Native oxides on Si surfaces of deep-submicron contact-hole bottoms

Abstract

The effects of cleaning and treatment on the characteristics of contact-hole-bottom Si surfaces are investigated in order to reveal the origin of the increased contact resistance and to find treatment processes that can be used to obtain low contact resistance. Contact-hole-bottom Si surfaces were analyzed by using thermal desorption spectroscopy, transmission electron microscope, and energy-dispersive x-ray spectroscopy. Nonpatterned Si surfaces, which roughly simulate the properties of the contact-hole-bottom Si surfaces, were also analyzed by using x-ray photoelectron spectroscopy. It is revealed that suboxide-rich native oxide layers are formed on dry-etch-damaged Si surfaces.
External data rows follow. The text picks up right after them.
===== src/rtl/sfm_pkg.sv =====
package sfm_pkg;
    localparam logic [7:0] ADDR_CTRL = 8'h60;
    localparam logic [7:0] ADDR_STAT = 8'h64;
    localparam logic [7:0] ADDR_TXD  = 8'h68;
    localparam logic [7:0] ADDR_RXD  = 8'h6C;
    localparam logic [7:0] ADDR_SSEL = 8'h70;

    localparam int B_LOOP   = 0;
    localparam int B_EN     = 1;
    localparam int B_MASTER = 2;
    localparam int B_CPOL   = 3;
    localparam int B_CPHA   = 4;
    localparam int B_TXRST  = 5;
    localparam int B_RXRST  = 6;
    localparam int B_MANSS  = 7;
    localparam int B_HOLD   = 8;
    localparam int B_LSB    = 9;

    typedef struct packed {
        logic lsb;
        logic hold;
        logic man_ss;
        logic cpha;
        logic cpol;
        logic master;
        logic en;
        logic loop;
    } ctrl_t;
endpackage


===== src/rtl/sfm_fifo.sv =====
module sfm_fifo #(
    parameter int W     = 8,
    parameter int DEPTH = 4
) (
    input  logic         clk,
    input  logic         rst_n,
    input  logic         flush,
    input  logic         push,
    input  logic [W-1:0] wdata,
    input  logic         pop,
    output logic [W-1:0] rdata,
    output logic         empty,
    output logic         full
);
    localparam int AW = (DEPTH > 1) ? $clog2(DEPTH) : 1;
    localparam int CW = $clog2(DEPTH + 1);

    typedef struct packed {
        logic [AW-1:0] wp;
        logic [AW-1:0] rp;
        logic [CW-1:0] cnt;
    } fst_t;

    fst_t s_d, s_q;
    logic [W-1:0] mem [DEPTH];
    logic do_push, do_pop;

    assign empty   = (s_q.cnt == '0);
    assign full    = (s_q.cnt == CW'(DEPTH));
    assign do_push = push && !full && !flush;
    assign do_pop  = pop && !empty && !flush;
    assign rdata   = mem[s_q.rp];

    always_comb begin
        s_d = s_q;
        if (flush) begin
            s_d = '0;
        end else begin
            if (do_push)
                s_d.wp = (s_q.wp == AW'(DEPTH - 1)) ? '0 : s_q.wp + AW'(1);
            if (do_pop)
                s_d.rp = (s_q.rp == AW'(DEPTH - 1)) ? '0 : s_q.rp + AW'(1);
            case ({do_push, do_pop})
                2'b10:   s_d.cnt = s_q.cnt + CW'(1);
                2'b01:   s_d.cnt = s_q.cnt - CW'(1);
                default: s_d.cnt = s_q.cnt;
            endcase
        end
    end

    always_ff @(posedge clk or negedge rst_n) begin
        if (!rst_n) s_q <= '0;
        else        s_q <= s_d;
    end

    always_ff @(posedge clk) begin
        if (do_push) mem[s_q.wp] <= wdata;
    end
endmodule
The oxide layer persists after the samples are cleaned with a mixture of NH4OH, H2O2, and H2O, and with a mixture of HCl, H2O2, and H2O, and even after dipping in diluted HF. The roughly 1.3-nm-thick oxide layer remains at the plugging-poly-Si/Si–substrate interface, increasing the contact resistance. The carbon contamination in the dry-etch-damaged layer contributes less to the increase in contact resistance. The dry-etch-damaged Si layer is removed by chemical dry etching. On the resultant damage-free surfaces, native oxides with low suboxide density appear after NH4OH/H2O2/H2O and HCl/H2O2/H2O cleaning. Such oxides are easily removed by treatment with diluted HF, resulting in low contact resistance. An integrated contact-hole treatment sequence is thus achieved to control the Si surface condition. The resultant low-contact-resistance deep-submicron contact holes, plugged with P-doped poly-Si, can be applied for deep-submicron contacts of 256 Mbit and larger dynamic random access memories.